[Stored data entries]
----------

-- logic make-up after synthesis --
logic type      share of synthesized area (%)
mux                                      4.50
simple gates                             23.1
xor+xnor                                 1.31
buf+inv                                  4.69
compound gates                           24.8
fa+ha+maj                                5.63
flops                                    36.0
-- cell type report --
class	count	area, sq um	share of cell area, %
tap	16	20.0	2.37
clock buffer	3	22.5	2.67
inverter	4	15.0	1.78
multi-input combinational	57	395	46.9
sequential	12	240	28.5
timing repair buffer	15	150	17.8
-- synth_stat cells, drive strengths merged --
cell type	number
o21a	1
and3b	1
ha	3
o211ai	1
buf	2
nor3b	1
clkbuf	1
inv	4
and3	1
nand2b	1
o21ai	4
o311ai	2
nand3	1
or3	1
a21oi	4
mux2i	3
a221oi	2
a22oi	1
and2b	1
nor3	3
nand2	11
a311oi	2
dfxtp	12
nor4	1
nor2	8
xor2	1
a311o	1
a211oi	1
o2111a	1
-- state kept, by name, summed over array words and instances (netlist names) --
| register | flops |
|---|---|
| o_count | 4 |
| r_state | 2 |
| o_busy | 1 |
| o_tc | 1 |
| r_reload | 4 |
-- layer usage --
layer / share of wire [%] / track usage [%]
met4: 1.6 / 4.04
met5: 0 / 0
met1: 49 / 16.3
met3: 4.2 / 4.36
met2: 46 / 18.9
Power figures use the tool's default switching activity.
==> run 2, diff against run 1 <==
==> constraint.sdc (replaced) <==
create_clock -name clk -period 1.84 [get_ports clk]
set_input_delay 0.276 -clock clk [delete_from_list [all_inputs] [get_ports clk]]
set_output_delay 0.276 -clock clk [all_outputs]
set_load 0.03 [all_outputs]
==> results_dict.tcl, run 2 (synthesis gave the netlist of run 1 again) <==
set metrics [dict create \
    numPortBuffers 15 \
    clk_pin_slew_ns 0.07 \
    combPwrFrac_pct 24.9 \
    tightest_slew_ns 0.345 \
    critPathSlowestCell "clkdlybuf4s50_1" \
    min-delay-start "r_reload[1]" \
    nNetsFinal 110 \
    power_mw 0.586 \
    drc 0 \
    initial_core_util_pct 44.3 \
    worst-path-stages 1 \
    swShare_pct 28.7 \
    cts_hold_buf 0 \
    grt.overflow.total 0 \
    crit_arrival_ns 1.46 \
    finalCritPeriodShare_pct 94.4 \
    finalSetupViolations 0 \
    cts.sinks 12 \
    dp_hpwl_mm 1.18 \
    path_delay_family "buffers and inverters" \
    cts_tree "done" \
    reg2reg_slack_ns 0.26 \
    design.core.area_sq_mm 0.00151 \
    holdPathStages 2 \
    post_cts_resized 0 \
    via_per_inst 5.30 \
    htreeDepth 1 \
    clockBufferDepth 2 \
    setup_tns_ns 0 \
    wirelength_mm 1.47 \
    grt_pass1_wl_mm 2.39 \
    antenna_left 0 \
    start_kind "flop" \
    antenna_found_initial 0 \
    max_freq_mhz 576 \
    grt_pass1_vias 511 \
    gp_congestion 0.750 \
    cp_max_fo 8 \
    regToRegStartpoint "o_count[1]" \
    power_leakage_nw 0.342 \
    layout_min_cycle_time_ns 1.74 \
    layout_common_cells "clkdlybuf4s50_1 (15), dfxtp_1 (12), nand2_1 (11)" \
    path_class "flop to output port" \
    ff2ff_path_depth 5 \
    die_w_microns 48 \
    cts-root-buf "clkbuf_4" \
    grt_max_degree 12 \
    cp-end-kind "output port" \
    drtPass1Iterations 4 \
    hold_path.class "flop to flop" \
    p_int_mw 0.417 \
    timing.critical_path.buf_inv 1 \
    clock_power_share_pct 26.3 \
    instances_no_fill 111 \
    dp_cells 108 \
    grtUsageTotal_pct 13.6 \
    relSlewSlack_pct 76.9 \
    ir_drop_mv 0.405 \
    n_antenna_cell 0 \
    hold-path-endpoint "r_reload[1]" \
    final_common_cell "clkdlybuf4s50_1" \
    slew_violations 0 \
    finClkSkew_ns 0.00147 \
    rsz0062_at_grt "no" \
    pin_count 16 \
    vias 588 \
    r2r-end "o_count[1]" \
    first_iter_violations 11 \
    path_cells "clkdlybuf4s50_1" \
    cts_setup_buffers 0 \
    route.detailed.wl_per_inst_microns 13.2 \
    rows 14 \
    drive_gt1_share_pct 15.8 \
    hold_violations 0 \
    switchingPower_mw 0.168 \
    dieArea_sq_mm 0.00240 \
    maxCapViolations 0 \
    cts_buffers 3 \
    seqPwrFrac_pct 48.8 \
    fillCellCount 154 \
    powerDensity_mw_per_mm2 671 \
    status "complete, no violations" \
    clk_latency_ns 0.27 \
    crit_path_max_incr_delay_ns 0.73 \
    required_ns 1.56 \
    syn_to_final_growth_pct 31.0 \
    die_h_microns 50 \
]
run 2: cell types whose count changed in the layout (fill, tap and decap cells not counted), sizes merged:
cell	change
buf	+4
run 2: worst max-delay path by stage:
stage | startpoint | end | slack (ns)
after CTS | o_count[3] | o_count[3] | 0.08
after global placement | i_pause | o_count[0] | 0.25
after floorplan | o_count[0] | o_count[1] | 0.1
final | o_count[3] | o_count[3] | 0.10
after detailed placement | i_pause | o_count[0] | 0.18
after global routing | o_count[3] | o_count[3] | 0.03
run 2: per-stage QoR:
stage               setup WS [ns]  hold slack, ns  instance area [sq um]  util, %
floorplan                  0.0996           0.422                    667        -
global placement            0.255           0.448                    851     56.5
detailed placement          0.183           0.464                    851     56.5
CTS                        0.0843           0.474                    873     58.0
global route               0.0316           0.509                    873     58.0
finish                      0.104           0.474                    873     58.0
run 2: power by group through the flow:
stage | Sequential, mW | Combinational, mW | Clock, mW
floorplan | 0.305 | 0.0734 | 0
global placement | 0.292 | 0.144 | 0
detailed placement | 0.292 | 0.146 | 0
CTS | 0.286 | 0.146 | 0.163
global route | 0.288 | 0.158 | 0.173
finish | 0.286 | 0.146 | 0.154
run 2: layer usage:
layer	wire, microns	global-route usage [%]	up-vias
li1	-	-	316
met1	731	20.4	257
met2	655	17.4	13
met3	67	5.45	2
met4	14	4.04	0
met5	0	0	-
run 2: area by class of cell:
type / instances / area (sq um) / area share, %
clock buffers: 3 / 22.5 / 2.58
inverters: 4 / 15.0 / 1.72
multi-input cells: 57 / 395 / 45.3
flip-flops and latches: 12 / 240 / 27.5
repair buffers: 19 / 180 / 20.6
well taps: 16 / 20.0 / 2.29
===== src/rtl/idu_pkg.sv =====
// Shared constants for the instruction-decode stage: format codes, RV32I/RV64I
// base opcodes, width defaults and the legal load-latency window.
package idu_pkg;

    localparam int XLEN_DEFAULT           = 32;
    localparam int XREG_ADDRWIDTH_DEFAULT = 5;
    localparam int LOAD_LATENCY_DEFAULT   = 1;
    localparam int LOAD_LATENCY_MIN       = 1;
    localparam int LOAD_LATENCY_MAX       = 3;

    localparam logic [31:0] ZERO_32BIT = 32'h0000_0000;

    typedef enum logic [2:0] {
        IT_U   = 3'd0,
        IT_J   = 3'd1,
        IT_I   = 3'd2,
        IT_S   = 3'd3,
        IT_R   = 3'd4,
        IT_B   = 3'd5,
        IT_ERR = 3'd7
    } it_type_e;

    localparam logic [6:0] OPC_LUI    = 7'b0110111;
    localparam logic [6:0] OPC_AUIPC  = 7'b0010111;
    localparam logic [6:0] OPC_JAL    = 7'b1101111;
    localparam logic [6:0] OPC_JALR   = 7'b1100111;
    localparam logic [6:0] OPC_BRANCH = 7'b1100011;
    localparam logic [6:0] OPC_LOAD   = 7'b0000011;
    localparam logic [6:0] OPC_STORE  = 7'b0100011;
    localparam logic [6:0] OPC_OP_IMM = 7'b0010011;
    localparam logic [6:0] OPC_OP     = 7'b0110011;

    function automatic bit load_latency_ok(input int lat);
        return (lat >= LOAD_LATENCY_MIN) && (lat <= LOAD_LATENCY_MAX);
    endfunction

endpackage
`src/rtl/mant_div_seq.sv`:
```
// mant_div_seq -- sequential restoring divider for floating-point significands.
//
// Divides A = {1,m1} by B = {1,m2} one quotient bit per cycle, then normalises
// and rounds the quotient to a WIDTH-bit fraction (hidden 1 removed).
//
// Ports:
//   clk                 rising-edge clock
//   reset               asynchronous active-high reset
//   in_valid/in_ready   operand handshake (in_ready only while idle)
//   m1, m2              dividend / divisor fractions
//   rm                  rounding mode: 00 RNE, 01 RTZ, 10 RAZ, 11 RNE
//   flush               synchronous abort, returns to idle with cleared outputs
//   out_valid/out_ready result handshake; result held until taken
//   m3                  rounded quotient fraction
//   decrement_exponent  quotient was below 1.0
//   inexact             guard or sticky bit was set before rounding
module mant_div_seq #(
   parameter int WIDTH = 23
) (
   input  logic             clk,
   input  logic             reset,
   input  logic             in_valid,
   output logic             in_ready,
   input  logic [WIDTH-1:0] m1,
   input  logic [WIDTH-1:0] m2,
   input  logic [1:0]       rm,
   input  logic             flush,
   output logic             out_valid,
   input  logic             out_ready,
   output logic [WIDTH-1:0] m3,
   output logic             decrement_exponent,
   output logic             inexact
);

   localparam int QW = WIDTH + 3;            // quotient bits: integer bit + WIDTH+2 fraction
   localparam int RW = WIDTH + 2;            // remainder width, room for 2R
   localparam int CW = $clog2(WIDTH + 3);    // counter holds WIDTH+2

   typedef enum logic [1:0] {IDLE, DIVIDE, ROUND, DONE} state_t;

   state_t           state_q;
   logic [CW-1:0]    cnt_q;
   logic [QW-1:0]    q_q;
   logic [RW-1:0]    r_q;
   logic [RW-1:0]    b_q;
   logic [1:0]       rm_q;
   logic [WIDTH-1:0] m3_q;
   logic             dec_q;
   logic             inexact_q;

   // One restoring step. The very first step (counter still at its load
   // value) compares A itself, giving the integer bit of the quotient.
   logic [RW-1:0] r_shift;
   logic [RW-1:0] r_d;
   logic          q_bit;

   always_comb begin
      r_shift = (cnt_q == CW'(WIDTH + 2)) ? r_q : {r_q[RW-2:0], 1'b0};
      q_bit   = (r_shift >= b_q);
      r_d     = q_bit ? (r_shift - b_q) : r_shift;
   end

   // Normalisation and rounding of the finished quotient.
   logic [WIDTH-1:0] frac;
   logic             guard;
   logic             sticky;
   logic             norm_dec;
   logic             inc;
   logic [WIDTH-1:0] m3_d;
   logic             round_carry;

   always_comb begin
      if (q_q[QW-1]) begin
         frac     = q_q[QW-2:2];
         guard    = q_q[1];
         sticky   = q_q[0] | (|r_q);
         norm_dec = 1'b0;
      end else begin
         frac     = q_q[QW-3:1];
         guard    = q_q[0];
         sticky   = |r_q;
         norm_dec = 1'b1;
      end
      case (rm_q)
         2'b01:   inc = 1'b0;
         2'b10:   inc = guard | sticky;
         default: inc = guard & (sticky | frac[0]);
      endcase
      {round_carry, m3_d} = {1'b0, frac} + {{WIDTH{1'b0}}, inc};
   end

   always_ff @(posedge clk or posedge reset) begin
      if (reset) begin
         state_q   <= IDLE;
         cnt_q     <= '0;
         q_q       <= '0;
         r_q       <= '0;
         b_q       <= '0;
         rm_q      <= '0;
         m3_q      <= '0;
         dec_q     <= 1'b0;
         inexact_q <= 1'b0;
      end else if (flush) begin
         state_q   <= IDLE;
         cnt_q     <= '0;
         q_q       <= '0;
         r_q       <= '0;
         b_q       <= '0;
         rm_q      <= '0;
         m3_q      <= '0;
         dec_q     <= 1'b0;
         inexact_q <= 1'b0;
      end else begin
         case (state_q)
            IDLE: begin
               if (in_valid) begin
                  b_q     <= RW'({1'b1, m2});
                  r_q     <= RW'({1'b1, m1});
                  rm_q    <= rm;
                  q_q     <= '0;
                  cnt_q   <= CW'(WIDTH + 2);
                  state_q <= DIVIDE;
               end
            end
            DIVIDE: begin
               q_q <= {q_q[QW-2:0], q_bit};
               r_q <= r_d;
               if (cnt_q == '0) begin
                  state_q <= ROUND;
               end else begin
                  cnt_q <= cnt_q - CW'(1);
               end
            end
            ROUND: begin
               m3_q      <= m3_d;
               dec_q     <= norm_dec;
               inexact_q <= guard | sticky;
               state_q   <= DONE;
            end
            DONE: begin
               if (out_ready) begin
                  state_q <= IDLE;
               end
            end
            default: state_q <= IDLE;
         endcase
      end
   end

   // A legal significand quotient is below 2.0, so rounding never overflows
   // the fraction field.
   assert property (@(posedge clk) disable iff (reset)
                    (state_q == ROUND) |-> !round_carry);

   assign in_ready           = (state_q == IDLE);
   assign out_valid          = (state_q == DONE);
   assign m3                 = m3_q;
   assign decrement_exponent = dec_q;
   assign inexact            = inexact_q;

endmodule
```
`config.mk`:
```
export PLATFORM = sky130hd
export DESIGN_NAME = mant_div_seq
export DESIGN_NICKNAME = d
export VERILOG_FILES = /design/src/rtl/mant_div_seq.sv
export SDC_FILE = /design/constraint.sdc
export NUM_CORES = 1
export LEC_CHECK = 0
export CELL_PAD_IN_SITES_DETAIL_PLACEMENT = 1
export CELL_PAD_IN_SITES_GLOBAL_PLACEMENT = 2
export CORE_AREA = 3 3 203 126
export DETAILED_ROUTE_END_ITERATION = 10
export DIE_AREA = 0 0 206 129
export PLACE_DENSITY = 0.79
export SLEW_MARGIN = 15
export SYNTH_ARGS = -nofsm -noshare
export SYNTH_HDL_FRONTEND = slang
export SYNTH_SLANG_ARGS = --single-unit
```
`constraint.sdc`:
```
create_clock -name clk -period 3.57 [get_ports clk]
set_input_delay 0.714 -clock clk [delete_from_list [all_inputs] [get_ports clk]]
set_output_delay 0.714 -clock clk [all_outputs]
set_load 0.05 [all_outputs]
```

----------

◆ **About this exercise**:
Extract every line of the records above that contains the word "inverters".

◆ **Completed exercise**:
    path_delay_family "buffers and inverters" \
inverters: 4 / 15.0 / 1.72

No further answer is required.